===== src/cpu_pkg.sv =====
package cpu_pkg;

    typedef logic [15:0] word_t;
    typedef logic [1:0]  reg_idx_t;

    typedef enum logic [3:0] {
        OP_BNE   = 4'd0,
        OP_BEQ   = 4'd1,
        OP_ADI   = 4'd4,
        OP_ORI   = 4'd5,
        OP_LHI   = 4'd6,
        OP_LWD   = 4'd7,
        OP_SWD   = 4'd8,
        OP_JMP   = 4'd9,
        OP_RTYPE = 4'd15
    } opcode_t;

    typedef enum logic [5:0] {
        FN_ADD = 6'd0,
        FN_SUB = 6'd1,
        FN_AND = 6'd2,
        FN_ORR = 6'd3,
        FN_WWD = 6'd28,
        FN_HLT = 6'd29
    } funct_t;

    typedef enum logic [2:0] {
        ALU_ADD,
        ALU_SUB,
        ALU_AND,
        ALU_OR,
        ALU_PASS_B      // LHI
    } alu_op_t;

    typedef enum logic [1:0] {
        FWD_REG,
        FWD_EX,
        FWD_MEM
    } fwd_sel_t;

    typedef struct packed {
        logic     valid;    // Counts toward num_inst
        alu_op_t  alu_op;
        logic     alu_src_imm;
        logic     mem_read;
        logic     mem_write;
        logic     reg_write;
        logic     wwd;
        logic     halt;
        reg_idx_t dest;
    } ctrl_t;

    // R-type with an unused function code, decodes to nothing
    localparam word_t NOP_INST = 16'hF03F;

    // Field positions (LSB of each field)
    localparam int OPCODE_LSB   = 12;
    localparam int RS_LSB       = 10;
    localparam int RT_LSB       = 8;
    localparam int RD_LSB       = 6;
    localparam int FUNCT_LSB    = 0;
    localparam int IMM8_LSB     = 0;
    localparam int TARGET12_LSB = 0;

endpackage

===== src/stage_dest_if.sv =====
`timescale 1ns/10ps

interface stage_dest_if;

    // Instruction in EX
    logic              ex_reg_write;
    cpu_pkg::reg_idx_t ex_dest;
    logic              ex_is_load;

    // Instruction in MEM
    logic              mem_reg_write;
    cpu_pkg::reg_idx_t mem_dest;

    modport ex (output ex_reg_write, output ex_dest, output ex_is_load);

    modport mem (output mem_reg_write, output mem_dest);

    modport ctrl (
        input ex_reg_write,
        input ex_dest,
        input ex_is_load,
        input mem_reg_write,
        input mem_dest
    );

endinterface


===== src/cpu.sv =====
`timescale 1ns/10ps

module cpu #(
    parameter cpu_pkg::word_t RESET_PC = 16'h0000
) (
    input  logic           clk,
    input  logic           reset_n,
    output cpu_pkg::word_t i_addr,
    input  cpu_pkg::word_t i_data,
    output logic           d_read,
    output logic           d_write,
    output cpu_pkg::word_t d_addr,
    output cpu_pkg::word_t d_wdata,
    input  cpu_pkg::word_t d_rdata,
    output cpu_pkg::word_t output_port,
    output cpu_pkg::word_t num_inst,
    output logic           is_halted
);

    cpu_pkg::word_t    if_id_inst;
    cpu_pkg::ctrl_t    id_ctrl;
    cpu_pkg::fwd_sel_t fwd_a;
    cpu_pkg::fwd_sel_t fwd_b;
    logic              stall;
    logic              take_branch;
    logic              take_jump;
    logic              halt_fetch;
    logic              operands_equal;

    cpu_pkg::word_t    op_a;
    cpu_pkg::word_t    op_b;
    cpu_pkg::word_t    imm_ext;
    cpu_pkg::word_t    ex_result;

    cpu_pkg::ctrl_t    ex_mem_ctrl;
    cpu_pkg::word_t    ex_mem_result;
    cpu_pkg::word_t    ex_mem_store_data;
    cpu_pkg::word_t    ex_mem_wwd_value;
    cpu_pkg::word_t    mem_result;

    logic              wb_write;
    cpu_pkg::reg_idx_t wb_dest;
    cpu_pkg::word_t    wb_data;

    stage_dest_if dest_bus ();

    pipeline_control control_inst (
        .clk(clk), .reset_n(reset_n), .if_id_inst(if_id_inst),
        .operands_equal(operands_equal), .dest(dest_bus.ctrl), .id_ctrl(id_ctrl),
        .fwd_a(fwd_a), .fwd_b(fwd_b), .stall(stall), .take_branch(take_branch),
        .take_jump(take_jump), .halt_fetch(halt_fetch)
    );

    fetch_stage #(.RESET_PC(RESET_PC)) fetch_inst (
        .clk(clk), .reset_n(reset_n), .i_data(i_data), .stall(stall),
        .take_branch(take_branch), .take_jump(take_jump), .halt_fetch(halt_fetch),
        .i_addr(i_addr), .if_id_inst(if_id_inst)
    );

    decode_datapath decode_inst (
        .clk(clk), .reset_n(reset_n), .if_id_inst(if_id_inst), .fwd_a(fwd_a),
        .fwd_b(fwd_b), .ex_result(ex_result), .mem_result(mem_result),
        .wb_write(wb_write), .wb_dest(wb_dest), .wb_data(wb_data), .op_a(op_a),
        .op_b(op_b), .imm_ext(imm_ext), .operands_equal(operands_equal)
    );

    execute_stage execute_inst (
        .clk(clk), .reset_n(reset_n), .stall(stall), .id_ctrl(id_ctrl), .op_a(op_a),
        .op_b(op_b), .imm_ext(imm_ext), .ex_result(ex_result), .dest(dest_bus.ex),
        .ex_mem_ctrl(ex_mem_ctrl), .ex_mem_result(ex_mem_result),
        .ex_mem_store_data(ex_mem_store_data), .ex_mem_wwd_value(ex_mem_wwd_value)
    );

    memory_writeback mem_wb_inst (
        .clk(clk), .reset_n(reset_n), .ex_mem_ctrl(ex_mem_ctrl),
        .ex_mem_result(ex_mem_result), .ex_mem_store_data(ex_mem_store_data),
        .ex_mem_wwd_value(ex_mem_wwd_value), .d_rdata(d_rdata), .d_read(d_read),
        .d_write(d_write), .d_addr(d_addr), .d_wdata(d_wdata), .dest(dest_bus.mem),
        .mem_result(mem_result), .wb_write(wb_write), .wb_dest(wb_dest),
        .wb_data(wb_data), .output_port(output_port), .num_inst(num_inst),
        .is_halted(is_halted)
    );

endmodule


===== src/memory_writeback.sv =====
`timescale 1ns/10ps

module memory_writeback (
    input  logic              clk,
    input  logic              reset_n,
    input  cpu_pkg::ctrl_t    ex_mem_ctrl,
    input  cpu_pkg::word_t    ex_mem_result,
    input  cpu_pkg::word_t    ex_mem_store_data,
    input  cpu_pkg::word_t    ex_mem_wwd_value,
    input  cpu_pkg::word_t    d_rdata,
    output logic              d_read,
    output logic              d_write,
    output cpu_pkg::word_t    d_addr,
    output cpu_pkg::word_t    d_wdata,
    stage_dest_if.mem         dest,
    output cpu_pkg::word_t    mem_result,
    output logic              wb_write,
    output cpu_pkg::reg_idx_t wb_dest,
    output cpu_pkg::word_t    wb_data,
    output cpu_pkg::word_t    output_port,
    output cpu_pkg::word_t    num_inst,
    output logic              is_halted
);

    // Data port straight from EX/MEM
    assign d_read  = ex_mem_ctrl.mem_read;
    assign d_write = ex_mem_ctrl.mem_write;
    assign d_addr  = ex_mem_result;
    assign d_wdata = ex_mem_store_data;

    assign mem_result = ex_mem_ctrl.mem_read ? d_rdata : ex_mem_result;

    assign dest.mem_reg_write = ex_mem_ctrl.reg_write;
    assign dest.mem_dest      = ex_mem_ctrl.dest;

    ////////////////////
    // MEM/WB and retire

    always_ff @(posedge clk) begin
        if (reset_n) begin
            wb_write    <= 1'b0;
            output_port <= '0;
            num_inst    <= '0;
            is_halted   <= 1'b0;
        end else begin
            wb_write <= ex_mem_ctrl.reg_write;
            if (ex_mem_ctrl.valid) num_inst <= num_inst + 16'd1;
            if (ex_mem_ctrl.wwd) output_port <= ex_mem_wwd_value;
            if (ex_mem_ctrl.halt) is_halted <= 1'b1;    // Sticky until reset
        end
    end

    always_ff @(posedge clk) begin
        wb_dest <= ex_mem_ctrl.dest;
        wb_data <= mem_result;
    end

endmodule


===== src/execute_stage.sv =====
`timescale 1ns/10ps

module execute_stage (
    input  logic           clk,
    input  logic           reset_n,
    input  logic           stall,
    input  cpu_pkg::ctrl_t id_ctrl,
    input  cpu_pkg::word_t op_a,
    input  cpu_pkg::word_t op_b,
    input  cpu_pkg::word_t imm_ext,
    output cpu_pkg::word_t ex_result,
    stage_dest_if.ex       dest,
    output cpu_pkg::ctrl_t ex_mem_ctrl,
    output cpu_pkg::word_t ex_mem_result,
    output cpu_pkg::word_t ex_mem_store_data,
    output cpu_pkg::word_t ex_mem_wwd_value
);

    cpu_pkg::ctrl_t ctrl_q;
    cpu_pkg::word_t a_q;
    cpu_pkg::word_t b_q;
    cpu_pkg::word_t imm_q;
    cpu_pkg::word_t imm_operand;
    cpu_pkg::word_t alu_b;
    cpu_pkg::word_t alu_y;

    ////////////////////
    // ID/EX

    always_ff @(posedge clk) begin
        if (reset_n) begin
            ctrl_q <= '0;
        end else if (stall) begin
            ctrl_q <= '0;       // Bubble
        end else begin
            ctrl_q <= id_ctrl;
        end
    end

    always_ff @(posedge clk) begin
        a_q   <= op_a;
        b_q   <= op_b;
        imm_q <= imm_ext;
    end

    ////////////////////
    // ALU

    assign imm_operand = (ctrl_q.alu_op == cpu_pkg::ALU_PASS_B) ? {imm_q[7:0], 8'h00} : imm_q;
    assign alu_b       = ctrl_q.alu_src_imm ? imm_operand : b_q;

    always_comb begin
        case (ctrl_q.alu_op)
            cpu_pkg::ALU_SUB:    alu_y = a_q - alu_b;
            cpu_pkg::ALU_AND:    alu_y = a_q & alu_b;
            cpu_pkg::ALU_OR:     alu_y = a_q | alu_b;
            cpu_pkg::ALU_PASS_B: alu_y = alu_b;
            default:             alu_y = a_q + alu_b;   // Also load/store address
        endcase
    end

    assign ex_result = alu_y;

    assign dest.ex_reg_write = ctrl_q.reg_write;
    assign dest.ex_dest      = ctrl_q.dest;
    assign dest.ex_is_load   = ctrl_q.mem_read;

    ////////////////////
    // EX/MEM

    always_ff @(posedge clk) begin
        if (reset_n) begin
            ex_mem_ctrl <= '0;
        end else begin
            ex_mem_ctrl <= ctrl_q;
        end
    end

    always_ff @(posedge clk) begin
        ex_mem_result     <= alu_y;
        ex_mem_store_data <= b_q;   // rt of SWD
        ex_mem_wwd_value  <= a_q;   // rs of WWD
    end

endmodule


===== src/decode_datapath.sv =====
`timescale 1ns/10ps

module decode_datapath (
    input  logic              clk,
    input  logic              reset_n,
    input  cpu_pkg::word_t    if_id_inst,
    input  cpu_pkg::fwd_sel_t fwd_a,
    input  cpu_pkg::fwd_sel_t fwd_b,
    input  cpu_pkg::word_t    ex_result,
    input  cpu_pkg::word_t    mem_result,
    input  logic              wb_write,
    input  cpu_pkg::reg_idx_t wb_dest,
    input  cpu_pkg::word_t    wb_data,
    output cpu_pkg::word_t    op_a,
    output cpu_pkg::word_t    op_b,
    output cpu_pkg::word_t    imm_ext,
    output logic              operands_equal
);

    cpu_pkg::word_t    regs [4];
    cpu_pkg::reg_idx_t rs;
    cpu_pkg::reg_idx_t rt;
    cpu_pkg::word_t    rf_a;
    cpu_pkg::word_t    rf_b;
    logic [7:0]        imm8;

    function automatic cpu_pkg::word_t pick_operand(
        input cpu_pkg::fwd_sel_t sel,
        input cpu_pkg::word_t    rf_value,
        input cpu_pkg::word_t    ex_value,
        input cpu_pkg::word_t    mem_value
    );
        case (sel)
            cpu_pkg::FWD_EX:  return ex_value;
            cpu_pkg::FWD_MEM: return mem_value;
            default:          return rf_value;
        endcase
    endfunction

    assign rs   = if_id_inst[cpu_pkg::RS_LSB +: 2];
    assign rt   = if_id_inst[cpu_pkg::RT_LSB +: 2];
    assign imm8 = if_id_inst[cpu_pkg::IMM8_LSB +: 8];

    always_ff @(posedge clk) begin
        if (reset_n) begin
            for (int i = 0; i < 4; i++) regs[i] <= '0;
        end else if (wb_write) begin
            regs[wb_dest] <= wb_data;
        end
    end

    // Write-first, WB result visible in the same cycle
    assign rf_a = (wb_write && wb_dest == rs) ? wb_data : regs[rs];
    assign rf_b = (wb_write && wb_dest == rt) ? wb_data : regs[rt];

    assign op_a = pick_operand(fwd_a, rf_a, ex_result, mem_result);
    assign op_b = pick_operand(fwd_b, rf_b, ex_result, mem_result);

    // ORI zero-extends, everything else sign-extends
    assign imm_ext = (if_id_inst[cpu_pkg::OPCODE_LSB +: 4] == cpu_pkg::OP_ORI) ?
                     {8'h00, imm8} : {{8{imm8[7]}}, imm8};

    assign operands_equal = (op_a == op_b);

endmodule
### src/hdl/dmaFifo.sv
// Eight longword DMA FIFO
`timescale 1ns/1ps

module dmaFifo (
    input  logic                  CLK135,
    input  logic                  AS_,
    input  logic [7:0]            scsiByte_i,  // Byte from chip
    input  logic                  lByte_i,     // Write byte lane
    input  logic                  incBo_i,
    input  logic                  incNi_i,
    input  logic                  incNo_i,
    input  logic                  hostPush_i,
    input  logic                  hostPop_i,
    input  scsiDmaPkg::fifoWord_u hostWord_i,
    input  logic                  incFifo_i,   // Count up
    input  logic                  decFifo_i,   // Count down
    output logic [7:0]            scsiByte_o,  // Byte to chip
    output scsiDmaPkg::fifoWord_u hostWord_o,
    output logic                  boEq3_o,
    output logic                  full_o,
    output logic                  empty_o
);

    scsiDmaPkg::fifoWord_u mem [scsiDmaPkg::fifoDepth];
    logic [scsiDmaPkg::fifoPtrW-1:0] nextIn;     // Written by SCSI or host, by direction
    logic [scsiDmaPkg::fifoPtrW-1:0] nextOut;    // Read by host or SCSI
    logic [scsiDmaPkg::byteIdxW-1:0] bytePtr;    // Lane within the SCSI side entry
    logic [scsiDmaPkg::fifoCntW-1:0] count;      // Completed longwords

    always_ff @(posedge CLK135) begin
        if (hostPush_i) begin
            mem[nextIn] <= hostWord_i;
        end else if (lByte_i) begin
            mem[nextIn].byteLane[bytePtr] <= scsiByte_i;
        end
    end

    always_ff @(posedge CLK135 or posedge AS_) begin
        if (AS_) begin
            nextIn  <= '0;
            nextOut <= '0;
            bytePtr <= '0;
        end else begin
            if (incNi_i || hostPush_i) nextIn  <= nextIn + 1'b1;
            if (incNo_i || hostPop_i)  nextOut <= nextOut + 1'b1;
            if (incBo_i)               bytePtr <= bytePtr + 1'b1; // Wraps after lane 3
        end
    end

    // Only the host bus FSM moves the count
    always_ff @(posedge CLK135 or posedge AS_) begin
        if (AS_) begin
            count <= '0;
        end else begin
            case ({incFifo_i, decFifo_i})
                2'b10:   count <= count + 1'b1;
                2'b01:   count <= count - 1'b1;
                default: count <= count;
            endcase
        end
    end

    assign scsiByte_o = mem[nextOut].byteLane[bytePtr];
    assign hostWord_o = mem[nextOut];
    assign boEq3_o    = &bytePtr;
    assign full_o     = count[scsiDmaPkg::fifoCntW-1]; // Count of eight
    assign empty_o    = count == '0;

endmodule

####################

§ Exercise goal: Copy, word for word, the line that contains "assign hostWord_o = mem[nextOut];" and every line after it through the end of the records, and nothing else.

§ Answer below:
    assign hostWord_o = mem[nextOut];
    assign boEq3_o    = &bytePtr;
    assign full_o     = count[scsiDmaPkg::fifoCntW-1]; // Count of eight
    assign empty_o    = count == '0;

endmodule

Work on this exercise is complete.